Check every line below for the word "waddr" and copy each one that has it.

> _Task data_:
↓↓↓

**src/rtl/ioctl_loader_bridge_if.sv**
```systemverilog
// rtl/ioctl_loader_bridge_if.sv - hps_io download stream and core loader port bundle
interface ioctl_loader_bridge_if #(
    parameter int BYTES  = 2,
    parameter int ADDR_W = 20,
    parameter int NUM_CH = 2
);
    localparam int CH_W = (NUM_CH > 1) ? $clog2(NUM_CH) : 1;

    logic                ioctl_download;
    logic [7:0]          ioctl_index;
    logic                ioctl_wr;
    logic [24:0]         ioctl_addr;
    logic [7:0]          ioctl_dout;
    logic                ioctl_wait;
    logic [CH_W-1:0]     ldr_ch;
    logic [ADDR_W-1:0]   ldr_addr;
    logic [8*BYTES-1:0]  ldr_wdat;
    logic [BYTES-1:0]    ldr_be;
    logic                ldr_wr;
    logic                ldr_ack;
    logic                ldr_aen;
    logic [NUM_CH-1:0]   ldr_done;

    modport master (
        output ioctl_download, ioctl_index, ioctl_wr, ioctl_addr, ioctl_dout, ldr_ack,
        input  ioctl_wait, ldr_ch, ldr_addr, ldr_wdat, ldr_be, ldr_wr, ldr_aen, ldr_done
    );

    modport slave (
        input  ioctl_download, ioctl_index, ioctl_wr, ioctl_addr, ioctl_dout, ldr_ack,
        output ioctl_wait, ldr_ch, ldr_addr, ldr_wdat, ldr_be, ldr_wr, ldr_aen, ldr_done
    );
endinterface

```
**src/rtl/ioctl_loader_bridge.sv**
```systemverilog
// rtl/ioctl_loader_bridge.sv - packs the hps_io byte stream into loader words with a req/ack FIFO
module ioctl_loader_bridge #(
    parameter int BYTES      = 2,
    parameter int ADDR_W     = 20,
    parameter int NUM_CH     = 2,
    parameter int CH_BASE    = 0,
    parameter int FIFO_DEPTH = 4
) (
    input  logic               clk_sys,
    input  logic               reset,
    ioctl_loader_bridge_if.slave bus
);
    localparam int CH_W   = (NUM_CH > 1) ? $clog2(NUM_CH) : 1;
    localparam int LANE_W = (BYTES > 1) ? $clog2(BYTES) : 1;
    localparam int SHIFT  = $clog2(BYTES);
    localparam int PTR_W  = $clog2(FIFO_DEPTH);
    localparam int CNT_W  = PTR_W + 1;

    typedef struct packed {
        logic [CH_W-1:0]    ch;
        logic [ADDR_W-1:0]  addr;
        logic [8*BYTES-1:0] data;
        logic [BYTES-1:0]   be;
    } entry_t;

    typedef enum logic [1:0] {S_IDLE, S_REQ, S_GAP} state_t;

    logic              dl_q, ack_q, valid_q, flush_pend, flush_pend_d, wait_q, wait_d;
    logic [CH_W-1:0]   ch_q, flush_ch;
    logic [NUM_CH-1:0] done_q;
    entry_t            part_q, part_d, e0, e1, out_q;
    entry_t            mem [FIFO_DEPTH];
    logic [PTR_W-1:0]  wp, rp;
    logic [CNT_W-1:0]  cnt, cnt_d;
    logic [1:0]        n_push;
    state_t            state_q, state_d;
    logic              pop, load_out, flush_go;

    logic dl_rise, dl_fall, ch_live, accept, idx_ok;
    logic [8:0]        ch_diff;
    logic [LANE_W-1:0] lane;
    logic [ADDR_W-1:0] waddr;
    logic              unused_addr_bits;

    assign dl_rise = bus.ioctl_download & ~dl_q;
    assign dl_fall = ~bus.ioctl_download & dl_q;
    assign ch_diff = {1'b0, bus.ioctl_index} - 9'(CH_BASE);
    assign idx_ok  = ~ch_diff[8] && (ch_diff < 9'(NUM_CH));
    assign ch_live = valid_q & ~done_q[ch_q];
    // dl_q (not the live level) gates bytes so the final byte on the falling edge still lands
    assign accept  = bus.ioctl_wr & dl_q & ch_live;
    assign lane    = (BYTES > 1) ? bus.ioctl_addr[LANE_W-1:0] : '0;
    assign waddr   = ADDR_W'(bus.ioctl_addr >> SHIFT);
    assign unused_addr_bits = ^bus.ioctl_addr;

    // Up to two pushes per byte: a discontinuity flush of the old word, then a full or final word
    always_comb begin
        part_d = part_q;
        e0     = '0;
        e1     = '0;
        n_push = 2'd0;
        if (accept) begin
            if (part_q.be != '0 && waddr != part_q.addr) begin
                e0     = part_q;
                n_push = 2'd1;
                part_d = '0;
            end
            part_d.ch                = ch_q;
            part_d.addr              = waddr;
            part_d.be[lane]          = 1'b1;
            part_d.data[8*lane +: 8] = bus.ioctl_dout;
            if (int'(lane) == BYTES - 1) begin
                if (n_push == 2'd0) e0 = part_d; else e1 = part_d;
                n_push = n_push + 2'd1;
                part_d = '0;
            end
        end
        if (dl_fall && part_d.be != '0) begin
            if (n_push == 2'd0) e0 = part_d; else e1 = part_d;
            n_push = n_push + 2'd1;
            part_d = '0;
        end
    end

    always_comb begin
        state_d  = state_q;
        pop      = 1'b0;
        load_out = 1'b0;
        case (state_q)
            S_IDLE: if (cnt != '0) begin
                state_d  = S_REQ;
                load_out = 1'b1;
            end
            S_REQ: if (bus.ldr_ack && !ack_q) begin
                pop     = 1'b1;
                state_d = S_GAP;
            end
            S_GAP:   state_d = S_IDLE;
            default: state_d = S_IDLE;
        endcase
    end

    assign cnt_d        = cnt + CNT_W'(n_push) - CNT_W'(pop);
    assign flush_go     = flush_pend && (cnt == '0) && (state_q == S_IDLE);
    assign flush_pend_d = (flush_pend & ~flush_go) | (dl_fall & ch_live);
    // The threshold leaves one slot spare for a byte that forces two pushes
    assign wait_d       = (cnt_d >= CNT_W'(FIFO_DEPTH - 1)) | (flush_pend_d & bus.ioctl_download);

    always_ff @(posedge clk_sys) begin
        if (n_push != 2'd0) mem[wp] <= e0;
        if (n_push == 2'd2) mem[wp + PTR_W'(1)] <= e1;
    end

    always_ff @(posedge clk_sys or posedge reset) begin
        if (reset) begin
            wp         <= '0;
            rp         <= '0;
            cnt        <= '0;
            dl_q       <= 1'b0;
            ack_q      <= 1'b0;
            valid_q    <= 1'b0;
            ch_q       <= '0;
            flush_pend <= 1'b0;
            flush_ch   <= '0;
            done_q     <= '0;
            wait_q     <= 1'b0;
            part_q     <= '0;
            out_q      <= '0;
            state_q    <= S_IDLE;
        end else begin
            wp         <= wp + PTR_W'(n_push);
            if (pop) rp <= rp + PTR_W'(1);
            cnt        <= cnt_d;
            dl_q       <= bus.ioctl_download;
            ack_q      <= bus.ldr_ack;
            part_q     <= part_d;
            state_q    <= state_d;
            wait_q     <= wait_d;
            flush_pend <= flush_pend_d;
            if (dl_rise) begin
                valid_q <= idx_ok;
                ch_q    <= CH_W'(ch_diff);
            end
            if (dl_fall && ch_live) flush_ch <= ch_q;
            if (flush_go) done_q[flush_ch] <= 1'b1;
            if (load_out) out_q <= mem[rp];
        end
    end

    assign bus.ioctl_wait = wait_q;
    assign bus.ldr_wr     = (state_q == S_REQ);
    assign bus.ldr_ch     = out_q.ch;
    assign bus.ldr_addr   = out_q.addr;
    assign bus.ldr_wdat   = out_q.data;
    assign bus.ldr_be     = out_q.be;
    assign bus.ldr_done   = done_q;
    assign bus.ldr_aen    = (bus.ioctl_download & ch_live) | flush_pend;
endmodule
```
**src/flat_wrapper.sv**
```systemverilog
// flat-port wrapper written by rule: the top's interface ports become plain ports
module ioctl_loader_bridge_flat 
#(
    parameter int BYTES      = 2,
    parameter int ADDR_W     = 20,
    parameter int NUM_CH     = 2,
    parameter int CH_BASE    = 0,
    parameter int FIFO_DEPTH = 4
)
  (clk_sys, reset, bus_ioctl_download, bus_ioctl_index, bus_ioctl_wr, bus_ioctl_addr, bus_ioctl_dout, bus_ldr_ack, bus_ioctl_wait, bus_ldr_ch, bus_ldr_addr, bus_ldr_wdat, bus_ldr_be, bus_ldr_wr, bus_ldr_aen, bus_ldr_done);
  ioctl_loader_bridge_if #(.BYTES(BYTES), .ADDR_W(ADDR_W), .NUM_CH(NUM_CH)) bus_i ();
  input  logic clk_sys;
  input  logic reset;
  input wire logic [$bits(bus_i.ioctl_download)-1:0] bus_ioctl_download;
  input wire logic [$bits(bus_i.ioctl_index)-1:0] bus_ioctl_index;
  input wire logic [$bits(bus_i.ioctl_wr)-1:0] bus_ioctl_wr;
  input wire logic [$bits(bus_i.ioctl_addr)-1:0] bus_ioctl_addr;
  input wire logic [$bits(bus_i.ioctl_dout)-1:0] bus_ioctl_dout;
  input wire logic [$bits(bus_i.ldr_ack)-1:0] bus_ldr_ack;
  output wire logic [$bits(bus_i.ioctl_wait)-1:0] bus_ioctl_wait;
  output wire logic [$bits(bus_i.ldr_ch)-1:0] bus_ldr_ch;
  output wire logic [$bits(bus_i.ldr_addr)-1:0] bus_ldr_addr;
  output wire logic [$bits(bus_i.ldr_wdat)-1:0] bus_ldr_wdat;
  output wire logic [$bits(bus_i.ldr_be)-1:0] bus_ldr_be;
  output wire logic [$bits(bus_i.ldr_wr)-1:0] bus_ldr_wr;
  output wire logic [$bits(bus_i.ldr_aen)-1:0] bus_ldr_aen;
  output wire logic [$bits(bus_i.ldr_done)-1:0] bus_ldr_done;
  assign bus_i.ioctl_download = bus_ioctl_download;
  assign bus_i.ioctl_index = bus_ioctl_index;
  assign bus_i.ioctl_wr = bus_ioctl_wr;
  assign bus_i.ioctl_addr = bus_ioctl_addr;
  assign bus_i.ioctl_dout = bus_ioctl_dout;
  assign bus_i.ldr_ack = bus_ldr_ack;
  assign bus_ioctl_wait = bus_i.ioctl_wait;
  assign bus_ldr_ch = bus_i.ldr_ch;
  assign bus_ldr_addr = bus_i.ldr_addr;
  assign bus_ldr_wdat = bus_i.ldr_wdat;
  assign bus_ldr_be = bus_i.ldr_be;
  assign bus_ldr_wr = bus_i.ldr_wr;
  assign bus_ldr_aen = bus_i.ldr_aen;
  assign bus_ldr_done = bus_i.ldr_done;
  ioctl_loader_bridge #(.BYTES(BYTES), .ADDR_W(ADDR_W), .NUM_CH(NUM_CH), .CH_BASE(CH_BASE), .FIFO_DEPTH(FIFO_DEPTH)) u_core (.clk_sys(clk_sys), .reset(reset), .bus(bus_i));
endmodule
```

↑↑↑

> _Answer to the problem_:
    logic [ADDR_W-1:0] waddr;
    assign waddr   = ADDR_W'(bus.ioctl_addr >> SHIFT);
            if (part_q.be != '0 && waddr != part_q.addr) begin
            part_d.addr              = waddr;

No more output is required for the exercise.